Star Drek: A voyage to a mysterious Jupiter moon results in death, clichés.
Star Drek: A voyage to a mysterious Jupiter moon results in death, clichés.

If you haven’t seen Prometheus—or Sunshine, or Pandorum, or even Alien—you can get their combined sci-fi gist in Sebastian Cordero’s Europa Report. The films deal with space and its explorers’ sense of wonderment and danger; inaugural and often cryptic missions; and the death of often bickering crewmates, knocked off one by one. The tone usually skews creepy.

The homage-payer here is Philip Gelatt, penning his second screenplay. Six astronauts are sent on a privately funded enterprise to travel to the Jupiter moon of Europa, seeking life. The filmmakers go the found-footage route, but keep post-mission commentary to a minimum, allowing the gimmick to seem not so tired as the action essentially plays out as if a regular narrative.
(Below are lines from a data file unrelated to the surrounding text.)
$ cat config.mk
export PLATFORM = sky130hd
export DESIGN_NAME = gcode_linear_move_planner_core
export DESIGN_NICKNAME = d
export VERILOG_FILES = /design/src/rtl/core/gclmp_pkg.sv /design/src/rtl/core/gclmp_mul.sv /design/src/rtl/core/gclmp_sqrt.sv /design/src/rtl/core/gclmp_div.sv /design/src/rtl/core/gcode_linear_move_planner_core.sv
export SDC_FILE = /design/constraint.sdc
export NUM_CORES = 2
export LEC_CHECK = 0
export BUFFER_PORTS_ARGS = -buffer_cell sky130_fd_sc_hd__buf_4
export CAP_MARGIN = 20
export CORE_ASPECT_RATIO = 1.1
export CORE_MARGIN = 1.5
export CORE_UTILIZATION = 45
export CTS_BUF_LIST = sky130_fd_sc_hd__clkbuf_4 sky130_fd_sc_hd__clkbuf_8
export DETAILED_ROUTE_END_ITERATION = 10
export PLACE_DENSITY = 0.72
export SYNTH_ARGS = -nofsm -noshare
export SYNTH_HDL_FRONTEND = slang
export SYNTH_SLANG_ARGS = --single-unit
$ cat constraint.sdc
create_clock -name clk_i -period 12.87 [get_ports clk_i]
set_input_delay 1.287 -clock clk_i [delete_from_list [all_inputs] [get_ports clk_i]]
set_output_delay 1.287 -clock clk_i [all_outputs]
set_load 0.01 [all_outputs]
The crew members are played by District 9’s Sharlto Copley, effectively shedding his South African accent, The Girl With the Dragon Tattoo’s Michael Nyqvist, Christian Camargo, Anamaria Marinca, Karolina Wydra, and Daniel Wu. But the roles could have been handed to anybody; there’s zero character development among the interchangeable parts. They all aim to collect samples from beneath Europa’s icy surface to try to glimpse even rudimentary forms of life.

The viewer’s goal, meanwhile, is to discern what the hell’s going on, with the film’s developments obscured by super-staticky audio and sometimes equally incoherent visuals. The beginning, of course, is all giddy goofing around and excitement, which soon gives way to awe at the never-before-witnessed sights when the ship reaches its destination, and then troubles of various sorts, with discussions along the lines of “We must do it!” countered by “It’s too dangerous!” You’ve heard it before.
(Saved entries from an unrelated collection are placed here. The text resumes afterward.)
### src/rtl/core/dtl_core.sv
module dtl_core
  import dtl_pkg::*;
#(
  parameter int TICKS_PER_UNIT = TICKS_PER_UNIT_DEF
) (
  input  logic     clk_i,
  input  logic     rst_ni,
  input  logic     advance_i,
  input  dtl_in_t  item_i,
  input  dtl_cfg_t cfg_i,
  output dtl_out_t result_o
);

  localparam int TPU_W  = $clog2(TICKS_PER_UNIT + 1);
  localparam int PROD_W = (SECONDS_W + TPU_W > TIMER_W) ? SECONDS_W + TPU_W : TIMER_W + 1;
  localparam logic [TPU_W-1:0] TPU = TPU_W'(TICKS_PER_UNIT);

  // seconds scaled to half-rate ticks, saturated to the timer width
  function automatic logic [TIMER_W-1:0] preset(input logic [SECONDS_W-1:0] sec);
    logic [PROD_W-1:0] prod;
    prod = PROD_W'(sec) * PROD_W'(TPU);
    return (prod > PROD_W'(TIMER_MAX)) ? TIMER_MAX : prod[TIMER_W-1:0];
  endfunction

  function automatic logic [1:0] red_code(input logic hard_on, input logic flash,
                                          input logic other_green, input logic idle_nz);
    logic [1:0] code;
    priority if (hard_on)                          code = RED_ON;
    else if (!flash && !other_green && idle_nz)    code = RED_ON;
    else if (flash && !other_green)                code = RED_FLASH;
    else                                           code = RED_OFF;
    return code;
  endfunction

  logic               tog_q, tog_d;
  logic               il_q, il_d, ol_q, ol_d, ip_q, ip_d, op_q, op_d;
  logic               gis_q, gis_d, gos_q, gos_d;
  logic [TIMER_W-1:0] gin_t_q, gin_t_d, gout_t_q, gout_t_d;
  logic [TIMER_W-1:0] ain_t_q, ain_t_d, aout_t_q, aout_t_d;
  logic [IDLE_W-1:0]  idle_q, idle_d;
  logic               flash;

  always_comb begin
    tog_d = !tog_q;

    priority if (!item_i.door_closed_sw)                  idle_d = cfg_i.lamp_off_ticks;
    else if (idle_q != '0 && cfg_i.lamp_off_enable)       idle_d = idle_q - 1'b1;
    else                                                  idle_d = idle_q;

    il_d = (item_i.request_in || il_q || ip_q) && !ol_q && (gin_t_q != '0);
    ol_d = (item_i.request_out || ol_q || op_q) && !il_d && (gout_t_q != '0);
    ip_d = ((item_i.request_in && ol_d) || ip_q) && !il_d;
    op_d = ((item_i.request_out && il_d) || op_q) && !ol_d;

    flash = (il_d || ol_d) && !item_i.door_open_sw;
    result_o.open_request = il_d || ol_d || gis_q || gos_q;

    // outbound green is decided first and seen by the inbound side
    gos_d = ol_d && item_i.door_open_sw && !gis_q && (ain_t_q == '0);
    if (gos_d && !item_i.request_out) begin
      gout_t_d = (gout_t_q != '0 && tog_d) ? gout_t_q - 1'b1 : gout_t_q;
      aout_t_d = preset(cfg_i.after_out_seconds);
    end else begin
      gout_t_d = preset(cfg_i.green_out_seconds);
      aout_t_d = (aout_t_q != '0 && tog_d) ? aout_t_q - 1'b1 : aout_t_q;
    end

    result_o.red_outside_lamp = red_code((il_d && !gos_d) || gis_q, flash, gos_d,
                                         idle_d != '0);

    gis_d = il_d && item_i.door_open_sw && !gos_d && (aout_t_d == '0);
    if (gis_d && !item_i.request_in) begin
      gin_t_d = (gin_t_q != '0 && tog_d) ? gin_t_q - 1'b1 : gin_t_q;
      ain_t_d = preset(cfg_i.after_in_seconds);
    end else begin
      gin_t_d = preset(cfg_i.green_in_seconds);
      ain_t_d = (ain_t_q != '0 && tog_d) ? ain_t_q - 1'b1 : ain_t_q;
    end

    result_o.red_inside_lamp = red_code((ol_d && !gis_d) || gos_d, flash, gis_d,
                                        idle_d != '0);

    result_o.green_in_lamp  = gis_d;
    result_o.green_out_lamp = gos_d;
  end

  always_ff @(posedge clk_i or negedge rst_ni) begin
    if (!rst_ni) begin
      tog_q    <= 1'b0;
      il_q     <= 1'b0;
      ol_q     <= 1'b0;
      ip_q     <= 1'b0;
      op_q     <= 1'b0;
      gis_q    <= 1'b0;
      gos_q    <= 1'b0;
      gin_t_q  <= '0;
      gout_t_q <= '0;
      ain_t_q  <= '0;
      aout_t_q <= '0;
      idle_q   <= IDLE_TICKS_RST;
    end else if (advance_i) begin
      tog_q    <= tog_d;
      il_q     <= il_d;
      ol_q     <= ol_d;
      ip_q     <= ip_d;
      op_q     <= op_d;
      gis_q    <= gis_d;
      gos_q    <= gos_d;
      gin_t_q  <= gin_t_d;
      gout_t_q <= gout_t_d;
      ain_t_q  <= ain_t_d;
      aout_t_q <= aout_t_d;
      idle_q   <= idle_d;
    end
  end

  a_one_green: assert property (@(posedge clk_i) disable iff (!rst_ni)
    !(gis_q && gos_q)) else $error("both green lamps on");

  a_one_latch: assert property (@(posedge clk_i) disable iff (!rst_ni)
    !(il_q && ol_q)) else $error("both directions latched");

  a_pend_excl: assert property (@(posedge clk_i) disable iff (!rst_ni)
    !(il_q && ip_q) && !(ol_q && op_q)) else $error("latched direction still pending");

  a_hold_idle: assert property (@(posedge clk_i) disable iff (!rst_ni)
    !advance_i |=> $stable(idle_q) && $stable(tog_q)) else $error("state moved without item");

endmodule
More disappointing than the film’s familiarity is its source of menace, which seems to be…an evil light? It’s not very clear. On the positive side, for a low-budget production, Europa Report looks impressive (when the camera stays still), with the ship’s modern, computer-draped interior shades of white, blue, and silver and exterior shots of the spacecraft, the moon, and inky space itself as realistic and occasionally awe-inspiring as any big-money project. There is potential here, but perhaps the cash ran out before it could be met.